Tentative deal reached on electoral reform
The majority of parties are in favour of abolishing electoral districts, leaving only electoral units in which MPs would be elected with relative preferential votes, the president's office said on Friday after President Borut Pahor hosted the third round of consultations with parliamentary parties.
The new system would mean that Slovenia would have eight electoral units like now. Voters would vote for a list and award an optional preferential vote to a single candidate.
However, the preferential votes would not be absolute, they would only apply if a certain number of preferential votes are cast, using a formula currently used in EU elections.
In the event that each list in a unit contains 11 names as planned, preferential votes would apply once a candidate gets preferential votes corresponding to 4.5% of all votes for their list, according to the Public Administration Ministry.
The president's office said there are some misgivings about the threshold for preferential votes and the obligation to field a full list of candidates in a unit, but the ministry says this is normal at this point.
Changes are also planned for the election of MPs for the Hungarian and Italian minorities, with the majority agreeing that a first-past-the-post system should apply.
The participants agreed that a consolidated version of the proposal would now be written and the next meeting held on 12 July.
The electoral reform talks come after the Constitutional Court decided that that Slovenia must re-establish the one-person-one-vote rule.
Under the current system, there are eight units with eleven districts each, but there are huge differences between district sizes, to the extent that the court held voters are in an unequal position.

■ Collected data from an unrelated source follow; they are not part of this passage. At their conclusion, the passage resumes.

What follows belongs to an exercise in optimizing a design on an open flow for small area and a short achievable clock period; a production flow would make more cautious choices. In this exercise RTL edits were held to simulation tests only and were not proved equivalent to the original. Power figures rest on the tool's default switching activity, not on a simulated workload.

===== design/flow/config.mk =====
export PLATFORM = sky130hd
export DESIGN_NAME = postadd_top
export DESIGN_NICKNAME = postadd_top
export VERILOG_FILES = /design/flow/design.v
export SDC_FILE = /design/flow/constraint.sdc
export NUM_CORES = 4
export LEC_CHECK = 0
export CAP_MARGIN = 20
export CORE_MARGIN = 2
export CORE_UTILIZATION = 40
export SLEW_MARGIN = 20

===== design/flow/constraint.sdc =====
create_clock -name core_clock -period 7.0 [get_ports {clk}]
set_input_delay 1.4000 -clock core_clock [delete_from_list [all_inputs] [get_ports {clk}]]
set_output_delay 1.4000 -clock core_clock [all_outputs]
set_load 0.01 [all_outputs]

===== design/flow/design.v =====
`timescale 1ns/10ps
package postadd_pkg;
    localparam int L1_LIMB_BITS = 1 + 16;
    typedef logic [4*L1_LIMB_BITS-1:0] poly_l1_t;
    localparam int L3_LIMB_BITS = 8 + 16;
    typedef logic [4*L3_LIMB_BITS-1:0] poly_l3_t;
    typedef enum logic [2:0] {
        OP_HOLD         = 3'b000,
        OP_LOAD         = 3'b001,
        OP_ADD          = 3'b010,
        OP_IN_MINUS_REG = 3'b011,
        OP_REG_MINUS_IN = 3'b100,
        OP_P_MINUS_REG  = 3'b101
    } acc_op_t;
endpackage
`timescale 1ns/10ps
module poly_adder_l3 (
    input  postadd_pkg::poly_l3_t x,
    input  postadd_pkg::poly_l3_t y,
    input  logic                  sub,
    output postadd_pkg::poly_l3_t z
);
    localparam int LB = 16;
    localparam int CW = 8;
    localparam int W3 = postadd_pkg::L3_LIMB_BITS;
    for (genvar i = 0; i < 4; i++) begin : g_limb
        logic [LB-1:0] x_val;
        logic [LB-1:0] y_val;
        logic [CW-1:0] x_carry;
        logic [CW-1:0] y_carry;
        logic [LB:0]   v_sum;
        logic [LB:0]   v_diff;
        logic [CW-1:0] c_sum;
        logic [CW-1:0] c_diff;
        assign x_val   = x[i*W3 +: LB];
        assign y_val   = y[i*W3 +: LB];
        assign x_carry = x[i*W3+LB +: CW];
        assign y_carry = y[i*W3+LB +: CW];
        assign v_sum  = {1'b0, x_val} + {1'b0, y_val};
        assign v_diff = {1'b0, x_val} - {1'b0, y_val};
        assign c_sum  = x_carry + y_carry + CW'(v_sum[LB]);
        assign c_diff = x_carry - y_carry - CW'(v_diff[LB]);
        assign z[i*W3 +: LB]    = sub ? v_diff[LB-1:0] : v_sum[LB-1:0];
        assign z[i*W3+LB +: CW] = sub ? c_diff : c_sum;
    end
endmodule
`timescale 1ns/10ps
module mode_decode_stage (
    input  logic                  clk,
    input  logic                  rstn,
    input  postadd_pkg::poly_l1_t in_l1,
    input  logic [2:0]            mode1,
    input  logic [2:0]            mode2,
    input  logic [2:0]            mode3,
    input  logic [1:0]            addr2,
    input  logic [1:0]            addr3,
    input  logic [1:0]            outsel,
    output postadd_pkg::poly_l3_t ctrl_operand,
    output postadd_pkg::acc_op_t  ctrl_op1,
    output postadd_pkg::acc_op_t  ctrl_op2,
    output postadd_pkg::acc_op_t  ctrl_op3,
    output logic [1:0]            ctrl_addr2,
    output logic [1:0]            ctrl_addr3,
    output logic [1:0]            ctrl_outsel
);
    localparam int LB = 16;
    localparam int CW = 8;
    localparam int W1 = postadd_pkg::L1_LIMB_BITS;
    localparam int W3 = postadd_pkg::L3_LIMB_BITS;
    postadd_pkg::poly_l3_t widened;
    always_comb begin
        widened = '0;
        for (int i = 0; i < 4; i++) begin
            widened[i*W3 +: LB]    = in_l1[i*W1 +: LB];
            widened[i*W3+LB +: CW] = CW'(in_l1[i*W1+LB]);
        end
    end
    postadd_pkg::acc_op_t dec1;
    postadd_pkg::acc_op_t dec2;
    postadd_pkg::acc_op_t dec3;
    assign dec1 = (mode1 <= 3'b101) ? postadd_pkg::acc_op_t'(mode1) : postadd_pkg::OP_HOLD;
    assign dec2 = (mode2 <= 3'b101) ? postadd_pkg::acc_op_t'(mode2) : postadd_pkg::OP_HOLD;
    assign dec3 = (mode3 <= 3'b101) ? postadd_pkg::acc_op_t'(mode3) : postadd_pkg::OP_HOLD;
    always_ff @(posedge clk) begin
        if (!rstn) begin
            ctrl_operand <= '0;
            ctrl_op1     <= postadd_pkg::OP_HOLD;
            ctrl_op2     <= postadd_pkg::OP_HOLD;
            ctrl_op3     <= postadd_pkg::OP_HOLD;
            ctrl_addr2   <= '0;
            ctrl_addr3   <= '0;
            ctrl_outsel  <= '0;
        end else begin
            ctrl_operand <= widened;
            ctrl_op1     <= dec1;
            ctrl_op2     <= dec2;
            ctrl_op3     <= dec3;
            ctrl_addr2   <= addr2;
            ctrl_addr3   <= addr3;
            ctrl_outsel  <= outsel;
        end
    end
endmodule
`timescale 1ns/10ps
module postadder (
    input  logic                  clk,
    input  logic                  rstn,
    input  postadd_pkg::poly_l3_t ctrl_operand,
    input  postadd_pkg::acc_op_t  ctrl_op1,
    input  postadd_pkg::acc_op_t  ctrl_op2,
    input  postadd_pkg::acc_op_t  ctrl_op3,
    input  logic [1:0]            ctrl_addr2,
    input  logic [1:0]            ctrl_addr3,
    input  logic [1:0]            ctrl_outsel,
    output postadd_pkg::poly_l3_t dout
);
    localparam int LB    = 16;
    localparam int DEPTH = 4;
    localparam logic [64-1:0] MOD = 64'hFFFF_FFFF_FFFF_FFC5;
    postadd_pkg::poly_l3_t reg1;
    postadd_pkg::poly_l3_t file2 [DEPTH];
    postadd_pkg::poly_l3_t file3 [DEPTH];
    postadd_pkg::poly_l3_t dly [3];
    logic [1:0]            dly_outsel;
    postadd_pkg::acc_op_t  op [3];
    postadd_pkg::poly_l3_t g [3];
    postadd_pkg::poly_l3_t acc_out [3];
    postadd_pkg::poly_l3_t poly_p;
    localparam int LW = postadd_pkg::L3_LIMB_BITS;
    for (genvar i = 0; i < 4; i++) begin : g_mod
        assign poly_p[i*LW +: LW] = {8'(0), MOD[i*LB +: LB]};
    end
    assign op[0] = ctrl_op1;
    assign op[1] = ctrl_op2;
    assign op[2] = ctrl_op3;
    assign g[0] = reg1;
    assign g[1] = file2[ctrl_addr2];
    assign g[2] = file3[ctrl_addr3];
    for (genvar l = 0; l < 3; l++) begin : g_lane
        postadd_pkg::poly_l3_t a_in;
        postadd_pkg::poly_l3_t b_in;
        logic                  sub;
        always_comb begin
            case (op[l])
                postadd_pkg::OP_ADD,
                postadd_pkg::OP_IN_MINUS_REG: a_in = ctrl_operand;
                postadd_pkg::OP_REG_MINUS_IN: a_in = g[l];
                postadd_pkg::OP_P_MINUS_REG:  a_in = poly_p;
                default:                      a_in = '0;
            endcase
        end
        assign b_in = (op[l] == postadd_pkg::OP_LOAD || op[l] == postadd_pkg::OP_REG_MINUS_IN)
                    ? ctrl_operand : g[l];
        assign sub = (op[l] == postadd_pkg::OP_IN_MINUS_REG) ||
                     (op[l] == postadd_pkg::OP_REG_MINUS_IN) ||
                     (op[l] == postadd_pkg::OP_P_MINUS_REG);
        poly_adder_l3 i_acc (
            .x   (a_in),
            .y   (b_in),
            .sub (sub),
            .z   (acc_out[l])
        );
    end
    always_ff @(posedge clk) begin
        if (!rstn) begin
            reg1 <= '0;
            for (int k = 0; k < DEPTH; k++) begin
                file2[k] <= '0;
                file3[k] <= '0;
            end
            for (int k = 0; k < 3; k++) begin
                dly[k] <= '0;
            end
            dly_outsel <= '0;
            dout       <= '0;
        end else begin
            reg1               <= acc_out[0];
            file2[ctrl_addr2]  <= acc_out[1];
            file3[ctrl_addr3]  <= acc_out[2];
            for (int k = 0; k < 3; k++) begin
                dly[k] <= acc_out[k];
            end
            dly_outsel <= ctrl_outsel;
            case (dly_outsel)
                2'b00:   dout <= dly[0];
                2'b01:   dout <= dly[1];
                2'b10:   dout <= dly[2];
                default: dout <= '0;
            endcase
        end
    end
endmodule
`timescale 1ns/10ps
module carry_resolver (
    input  logic                        clk,
    input  logic                        rstn,
    input  postadd_pkg::poly_l3_t       din,
    output logic [72-1:0]     result
);
    localparam int RW = 72;
    localparam int LB = 16;
    localparam int CW = 8;
    localparam int W3 = postadd_pkg::L3_LIMB_BITS;
    logic [RW-1:0] sum;
    logic [CW-1:0] carry_i;
    always_comb begin
        sum = '0;
        carry_i = '0;
        for (int i = 0; i < 4; i++) begin
            carry_i = din[i*W3+LB +: CW];
            sum = sum + ({{(RW-CW){carry_i[CW-1]}}, carry_i} << (LB*(i+1)));
            sum = sum + (RW'(din[i*W3 +: LB]) << (LB*i));
        end
    end
    always_ff @(posedge clk) begin
        if (!rstn) begin
            result <= '0;
        end else begin
            result <= sum;
        end
    end
endmodule
`timescale 1ns/10ps
module postadd_top (
    input  logic                      clk,
    input  logic                      rstn,
    input  logic [64-1:0]    in_val,
    input  logic [4-1:0]    in_carry,
    input  logic [2:0]                mode1,
    input  logic [2:0]                mode2,
    input  logic [2:0]                mode3,
    input  logic [1:0]                addr2,
    input  logic [1:0]                addr3,
    input  logic [1:0]                outsel,
    output logic [72-1:0]   result
);
    localparam int LB = 16;
    postadd_pkg::poly_l1_t in_l1;
    postadd_pkg::poly_l3_t acc_dout;
    postadd_pkg::poly_l3_t ctrl_operand;
    postadd_pkg::acc_op_t  ctrl_op1;
    postadd_pkg::acc_op_t  ctrl_op2;
    postadd_pkg::acc_op_t  ctrl_op3;
    logic [1:0]            ctrl_addr2;
    logic [1:0]            ctrl_addr3;
    logic [1:0]            ctrl_outsel;
    for (genvar i = 0; i < 4; i++) begin : g_pack
        assign in_l1[i*(LB+1) +: LB] = in_val[i*LB +: LB];
        assign in_l1[i*(LB+1)+LB]    = in_carry[i];
    end
    mode_decode_stage i_decode (
        .clk    (clk),
        .rstn   (rstn),
        .in_l1  (in_l1),
        .mode1  (mode1),
        .mode2  (mode2),
        .mode3  (mode3),
        .addr2  (addr2),
        .addr3  (addr3),
        .outsel (outsel),
        .ctrl_operand (ctrl_operand),
        .ctrl_op1     (ctrl_op1),
        .ctrl_op2     (ctrl_op2),
        .ctrl_op3     (ctrl_op3),
        .ctrl_addr2   (ctrl_addr2),
        .ctrl_addr3   (ctrl_addr3),
        .ctrl_outsel  (ctrl_outsel)
    );
    postadder i_postadder (
        .clk  (clk),
        .rstn (rstn),
        .ctrl_operand (ctrl_operand),
        .ctrl_op1     (ctrl_op1),
        .ctrl_op2     (ctrl_op2),
        .ctrl_op3     (ctrl_op3),
        .ctrl_addr2   (ctrl_addr2),
        .ctrl_addr3   (ctrl_addr3),
        .ctrl_outsel  (ctrl_outsel),
        .dout (acc_dout)
    );
    carry_resolver i_resolver (
        .clk    (clk),
        .rstn   (rstn),
        .din    (acc_dout),
        .result (result)
    );
endmodule

===== design/flow/run.sh =====
#!/bin/bash
# synth_recipe.tcl (not shown) runs the flow's synth.tcl, then flattens the netlist and writes it again
# the make line also repeats each setting of config.mk as NAME=value (left out here)
make -C /OpenROAD-flow-scripts/flow DESIGN_CONFIG=/design/flow/config.mk WORK_HOME=/design/flow/orfs CLKGATE_MAP_FILE= SYNTH_SCRIPT=/design/flow/synth_recipe.tcl finish

==> key figures, run 1 <==
Run status
  • Status: complete, no violations

Placement
  • Port Buf Inserts: 156
  • Placer congestion estimate: around 0.92
  • Post-DP HPWL: 194000 µm
  • Worst slack, placed: 0.519 ns

Yosys
  • Synth Instances: 8807
  • Yosys warns: 10
  • Cell Area, Synth: 84100 µm²
  • Yosys cell types: 88
  • Fraction of registers with async set/reset: 0
  • Dominant synthesized flop cell: edfxtp_1
  • Post-synth net total: 9692
  • Seq/Total Area, Yosys: 0.403
  • Post-synth EDFFs: roughly 770
  • Mean post-synth cell area: 9.55 µm²
  • FF+latch count, synth: 1309

Floorplanning
  • Number of cell rows: 168
  • Die extent in y: around 460 µm
  • I/O pin count: ~160
  • CORE AREA: about 210000 µm²
  • Die area: 214000 µm²
  • Initial Utilization: 0.402
  • Die Wd: roughly 460 µm

STA
  • Relative slew slack: 0.229
  • Fin crit period: 6.63 ns
  • Max frequency: ~150 MHz
  • Post-route setup slack: 0.368 ns
  • Clock skew: 0.0336 ns
  • Final period utilization: 0.947
  • Final hold vios: 0
  • Final setup viols: 0
  • Setup TNS: 0 ns
  • Worst-margin pin slew: 1.16 ns
  • Max-slew violations: 0
  • RSZ-0062 raised after global routing: false

Critical path
  • Crit-path slowest cell: a2111oi_0
  • Worst Path Arrival: 7.16 ns
  • Cell Chain, Critical Path: inv_1, ha_2, buf_4, a21oi_1, ha_1, nand2b_1, a21oi_1, o21bai_1, a2111oi_0, nor3_1, o41ai_1, a21oi_1, o21bai_1, fa_1, inv_1, fa_1, nand2b_1, a21oi_1, o21bai_1, a21oi_1, xor2_1, nor2_1, a21oi_1, nor2_1
  • CP endpoint kind: flop
  • Setup Crit Path Kind: flop to flop
  • Critical Path Fanout Max: 15
  • Max stage delay on crit path: approximately 0.74 ns
  • Critical Path Most Common Cell: a21oi_1
  • CP Data Required Time: 7.52 ns
  • CP startpoint kind: flop

Global route
  • Largest net degree at the start of global routing: around 110
  • Gr ovfl total: 0
  • Number of global-route vias before repair: 65813
  • GRT Total Usage: 0.250
  • First-pass GRT wire length: 410000 µm
  • Initial antenna violation count: 6

Detailed routing
  • Vias per inst: 5.66
  • Detailed-route DRC error count: 0
  • Detail Route Antenna Nets: 0
  • Final WL: roughly 270000 µm
  • DRT Pass-1 Iters: 7
  • Via count: 66237
  • Wire per inst: 23.5 µm
  • Drt first-iter violations: 6108

Clock network
  • Post-CTS setup buffer count: 0
  • CTS tree: done
  • CTS max path bufs: 3
  • Num CTS Buffers: about 150
  • Sink Count: 1309
  • Clock slew at reported path FFs: about 0.060 ns
  • Clock root cell: clkbuf_16
  • Worst-Skew Late Latency: just over 0.8 ns
  • Htree depth: 4

Finish
  • NumNets Final: 9650
  • Share of cells above drive strength 1: 0.100
  • Area grow syn2layout: 11.5%
  • Post-Route Utilization: 0.448

Job
  • Max_cap viols: 0

Hold path
  • Hold Path Class: flop to flop

Pwr
  • Maximum VDD drop: 0.254 mV
  • Power Dens Cells: 236 nW/µm²
  • Design Power: 22.2 mW
  • LEAKAGE: 38.8 nW
[cell usage after synthesis, types with 28 or more instances]
| cell type | n | area (µm²) |
|---|---|---|
| mux2_2 | 196 | 2210 |
| a21o_1 | 92 | 691 |
| nand4_1 | 28 | 175 |
| ha_1 | 680 | 8510 |
| nor2b_1 | 66 | 413 |
| nor2_1 | 1282 | 4810 |
| or2_2 | 29 | 181 |
| and3_1 | 38 | 238 |
| nand3_1 | 58 | 290 |
| a211oi_1 | 75 | 563 |
| nor3_1 | 145 | 726 |
| xor2_1 | 81 | 709 |
| xnor2_1 | 201 | 1760 |
| o31ai_1 | 41 | 308 |
| o211ai_1 | 36 | 270 |
| edfxtp_1 | 768 | 23100 |
| mux2i_1 | 168 | 1680 |
| clkbuf_1 | 403 | 1510 |
| inv_1 | 713 | 2680 |
| o21a_1 | 57 | 428 |
| a21oi_1 | 726 | 3630 |
| fa_1 | 120 | 2400 |
| nor3b_1 | 29 | 218 |
| dfxtp_1 | 541 | 10800 |
| a22oi_1 | 30 | 225 |
| o21bai_1 | 104 | 781 |
| mux4_2 | 192 | 4320 |
| and2_1 | 259 | 1620 |
| nand2_1 | 560 | 2100 |
| o21ai_0 | 500 | 2500 |
| a31oi_1 | 36 | 225 |
| nand2b_1 | 96 | 601 |
| buf_1 | 64 | 240 |
| or3_1 | 76 | 475 |
[registers in the layout, summed over array words and instances (netlist names), 3 cells and up]
register and count:
i_postadder.reg1 96, i_decode.ctrl_op1 3, i_postadder.dout 96, i_decode.ctrl_operand 68, i_resolver.result 72, i_postadder.file2 384
i_postadder.dly 192, i_postadder.file3 384, i_decode.ctrl_op3 3, i_decode.ctrl_op2 3
[metal layers]
layer | share of wire | up-vias | GRT usage
li1 | - | 30665 | -
met1 | 0.43 | 32492 | 0.330
met2 | 0.44 | 2598 | 0.394
met3 | 0.076 | 482 | 0.0462
met4 | 0.053 | 0 | 0.120
met5 | 0 | - | 0
[cell families (layout without fill, tap and decap cells)]
logic type | after synthesis | in the layout | synth area share
buffers and inverters | 1209 | 1293 | 0.0544
other | 0 | 3 | 0
AND/OR/NAND/NOR | 2726 | 2726 | 0.146
flip-flops | 1309 | 1309 | 0.403
multiplexers | 556 | 556 | 0.0977
adder cells (fa/ha/maj) | 800 | 800 | 0.130
AO/OA/AOI/OAI | 1923 | 1923 | 0.139
XOR/XNOR | 284 | 284 | 0.0298
[critical path: cells and delay by family (launching register included)]
| family | cells | cell delay, ns |
|---|---|---|
| AND/OR/NAND/NOR | 5 | 0.56 |
| flip-flops | 1 | 0.48 |
| AO/OA/AOI/OAI | 11 | 3.04 |
| buffers and inverters | 3 | 0.52 |
| adder cells (fa/ha/maj) | 4 | 1.61 |
| XOR/XNOR | 1 | 0.14 |
[layout make-up]
cell class / count / area [µm²]
flip-flops and latches: 1309 / 33900
multi-input cells: 6289 / 45800
well taps: 2805 / 3510
inverters: 721 / 2710
fillers: 20039 / 116000
diodes: 3 / 7.51
clock inverters: 70 / 662
repair buffers: 293 / 2770
clock buffers: 209 / 4340
[metrics by stage]
step                hold WS [ns]  cell area [µm²]  cells
finish                     0.434            93800  11699
global placement           0.424            88700  11417
CTS                        0.438            93700  11696
floorplan                  0.412            84100   8807
detailed placement         0.420            88700  11417
global route               0.458            93800  11697
[worst paths after layout]
kind	slack [ns]	to	cells past startpoint	start
max	0.37	i_postadder.file3[3][70]	24	i_decode.ctrl_op3[2]
min	0.43	i_resolver.result[15]	1	i_postadder.dout[15]
max reg2reg	0.37	i_postadder.file3[3][70]	24	i_decode.ctrl_op3[2]
min reg2reg	0.43	i_resolver.result[15]	1	i_postadder.dout[15]
[report_power, final]
part           switching, mW  internal, mW
Clock                   3.40          4.62
Sequential             0.429          8.88
Combinational           2.99          1.85
[cells in the final DEF (no fill, tap or decap), types with 75 or more instances in the layout]
master           instances
nor3_1                 145
clkbuf_16              157
nor2_1                1279
nand2b_1                94
dfxtp_1                531
xnor2_1                201
mux2i_1                168
mux4_2                 192
mux2_2                 196
fa_1                   119
edfxtp_1               768
nand2_1                552
inv_1                  712
and2_1                 259
xor2_1                  81
ha_1                   677
a21o_1                  91
clkdlybuf4s50_1        155
o21ai_0                500
a211oi_1                75
buf_4                  123
a21oi_1                725
o21bai_1               104
[repair_timing]
action,4_1_cts,5_1_grt
resized for setup,0,1
setup endpoints to repair,0,1
hold buffers,0,0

What is more, voters merely vote for party lists, not individuals, giving political parties almost absolute leverage over who from their list will be elected MP.
The court decreed a two-year period in which electoral law must change, which gives MPs until December 2020 to put in place new legislation.
From the start of the talks there were only two serious options: either redraw the borders of the 88 districts, or abolish districts altogether and conduct elections at the level of larger units with preferential votes.
The option of absolute preferential votes (where there is no threshold at which preferential votes kick in) was soon abandoned because it would completely strip party leaderships of the power to favour certain candidates.
With relative preferential votes, they retain at least some leverage over who makes it to parliament.
While it now appears that the parties are on board for the abolition of electoral districts, the statement from the president's office indicates the second option - redrawing the district maps - remains on the table.
It said that while the consolidated version of the proposal will be written, a proposal for changing the borders of electoral districts will be drafted in parallel, presumably by the end of August.
"That way, MPs will have two versions on the table," the ministry said. Redistricting requires 46 votes in the 90-member National Assembly, while the introduction of a preferential vote requires a two-thirds majority.